Security Descriptors for Private Objects

To create a security descriptor, a protected server can use the same procedure that an application would use to create a security descriptor for a securable object. For sample code, see Creating a Security Descriptor for a New Object in C++. Alternatively, a protected server application can call the BuildSecurityDescriptor function to do this. If a pointer to an existing self-relative security descriptor is supplied to BuildSecurityDescriptor, it will build the new security descriptor with information taken from that security descriptor merged with new access control information passed as parameters in the function call. The owner and group are optionally specified by TRUSTEE structures passed to the function. The security descriptor created by BuildSecurityDescriptor is in self-relative format.

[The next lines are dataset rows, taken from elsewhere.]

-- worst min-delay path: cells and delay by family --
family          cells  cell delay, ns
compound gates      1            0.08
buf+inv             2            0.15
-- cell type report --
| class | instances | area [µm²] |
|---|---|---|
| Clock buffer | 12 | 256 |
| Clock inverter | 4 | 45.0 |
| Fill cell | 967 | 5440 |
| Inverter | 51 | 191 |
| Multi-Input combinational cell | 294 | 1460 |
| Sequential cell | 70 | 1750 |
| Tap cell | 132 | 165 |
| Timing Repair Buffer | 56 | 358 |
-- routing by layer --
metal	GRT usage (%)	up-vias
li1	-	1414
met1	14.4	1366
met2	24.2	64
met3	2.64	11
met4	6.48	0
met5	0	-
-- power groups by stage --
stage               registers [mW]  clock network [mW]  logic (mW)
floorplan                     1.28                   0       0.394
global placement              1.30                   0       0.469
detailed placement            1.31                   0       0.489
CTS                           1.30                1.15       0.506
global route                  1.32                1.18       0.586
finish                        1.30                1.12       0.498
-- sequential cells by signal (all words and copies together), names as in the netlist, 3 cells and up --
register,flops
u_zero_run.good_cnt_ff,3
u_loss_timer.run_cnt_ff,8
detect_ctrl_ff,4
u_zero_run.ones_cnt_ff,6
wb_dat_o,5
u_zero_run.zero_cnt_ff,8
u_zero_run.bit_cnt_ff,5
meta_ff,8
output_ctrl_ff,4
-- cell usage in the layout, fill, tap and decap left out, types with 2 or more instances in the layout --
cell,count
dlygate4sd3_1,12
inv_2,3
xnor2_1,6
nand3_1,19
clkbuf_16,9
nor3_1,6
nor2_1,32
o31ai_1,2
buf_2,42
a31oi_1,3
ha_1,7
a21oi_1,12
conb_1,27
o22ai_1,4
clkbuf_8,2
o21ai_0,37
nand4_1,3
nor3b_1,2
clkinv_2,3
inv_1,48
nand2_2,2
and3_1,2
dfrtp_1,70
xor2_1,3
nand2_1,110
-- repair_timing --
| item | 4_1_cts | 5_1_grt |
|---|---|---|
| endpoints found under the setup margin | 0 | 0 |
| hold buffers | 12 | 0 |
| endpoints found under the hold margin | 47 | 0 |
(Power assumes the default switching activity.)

In addition, the Windows API provides a set of functions for merging client security information with information inherited from the security descriptor for a parent object or from a default security descriptor. The CreatePrivateObjectSecurity, GetPrivateObjectSecurity, SetPrivateObjectSecurity, and DestroyPrivateObjectSecurity functions provide the ability to retrieve default information from an access token, support inheritance, and manipulate specific parts of the security descriptor. This can be useful when a client creates a private object in a hierarchy of secured objects. For example, you could use the CreatePrivateObjectSecurity function to create a security descriptor that contained ACEs specified by the client, ACEs inherited from a parent object, and the default owner from the creating client's access token. While BuildSecurityDescriptor creates security descriptors either from access control information passed into the function call or from an existing security descriptor, CreatePrivateObjectSecurity creates a security descriptor solely from the information in existing security descriptors.

LookupSecurityDescriptorParts function obtains security descriptor information from an existing self-relative security descriptor. This information includes the owner and group specification, the number of ACEs in the SACL or DACL, and the list of ACEs in the SACL or DACL.